Last year, we set clear goals for the future:

  • to focus on our core business;
  • to provide even greater value to our Clients;
  • to improve our profitability through growth and cost reductions;
  • to pay down debt; and
  • to encourage an atmosphere that drives success.

The results for 2011 again demonstrate our continued progress:

  • Increased revenue, from winning new Clients, developing existing Clients, and expanding via new ventures, additional talent and strategic in-fill acquisitions;
  • Increased operating profits, from revenue growth and a reduction in central costs;
  • Reduced net debt, gearing ratio and debt leverage, from a focus on cash management.

Trading for the full year has been in line with expectations. As predicted at the interim stage, trading again had a bias towards the second half of the year, with operating income and profit ahead of both the first half and the equivalent period in 2010.

In addition to the Group's principal focus, on organic growth, three small but significant deals have been completed in the year which bring strengths and opportunities to complement and enhance our existing Agencies and the services we provide to our Clients:

  • Creation of a new and very talented Healthcare Agency
  • Purchase of a thriving social media unit, and
  • Regional expansion through acquisition by our specialist Automotive Agency.

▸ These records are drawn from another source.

Context: an optimization exercise on an open-source flow, tuned for small area, a short achievable clock period and few clock cycles per item. The choices shown serve that exercise and are no tape-out recipe. Where RTL was checked, it was by simulation tests only, not by an equivalence proof against the original. Power is estimated from default activity; no workload was simulated.

## run E
==> flow/design.v (excerpt) <==
module sfd_tx (
    input  wire        clk,
    input  wire        rst,
    input  wire        in_valid,
    input  wire [7:0]  in_op,
    input  wire [7:0]  in_dest,
    input  wire [7:0]  in_byte,
    input  wire        in_last,
    input  wire        in_empty,
    output wire        in_ready,
    output wire        tx_valid,
    output wire [7:0]  tx_byte,
    input  wire        tx_ready
);
export LEC_CHECK = 0
export ABC_CLOCK_PERIOD_IN_PS = 2000
export CAP_MARGIN = 20
export CORE_MARGIN = 2
export CORE_UTILIZATION = 65
export CTS_CLUSTER_DIAMETER = 100
export CTS_CLUSTER_SIZE = 24
export PLACE_DENSITY = 0.75
export SETUP_SLACK_MARGIN = 3.3
export SLEW_MARGIN = 20
create_clock -name core_clock -period 6.0 [get_ports {clk}]
standard.sh (not shown) runs the stock make flow with config.mk's settings and CLKGATE_MAP_FILE= SYNTH_SCRIPT=/design/flow/synth_recipe.tcl, a recipe that flattens the netlist after the stock synthesis.
==> flow/flow/run.sh <==
#!/bin/bash
# The standard layout (the standard.sh, ORFS make targets), with one change:
# the port buffers that buffer_ports inserts are sky130_fd_sc_hd__buf_4 cells
# instead of the default choice (clkdlybuf4s50_1, a slow delay cell).
# Each tool's output goes to a log of its own: ORFS keeps its per-step logs
# under orfs/logs/, and make's own output goes to make_finish.log here.
set -euo pipefail
bash standard.sh "BUFFER_PORTS_ARGS=-buffer_cell sky130_fd_sc_hd__buf_4" finish > make_finish.log 2>&1
Run E | status: complete | timing, DRC, antenna: pass
Testbench counts of run E, summed over its fixed seeds: cycles 48,257, bytes 31,638.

Each of these deals demonstrates that we are executing on our strategy, of seeking new ventures, additional talent and strategic acquisitions to accelerate growth, in a careful and selective way.

Strong cash flow is expected to reduce net debt at 31 December 2011 to £15.4m, further lowering our gearing (net debt to equity) and leverage (net bank debt to pre-exceptional EBITDA) ratios. The latter has fallen from x3.3 at 31 December 2010 to nearly x2.3 at 31 December 2011 and is expected to fall below x2 over the next six months.

We are confident that 2012 will see us continue to out-perform our competitors given the talent and capabilities we have in our Agencies. Whilst recent wins and new assignments have provided us with a great platform to go into the new year with, we will continue to tread cautiously by holding costs and focus on our core Objectives.

We are looking forward to the challenges ahead without being overtly dithyrambic.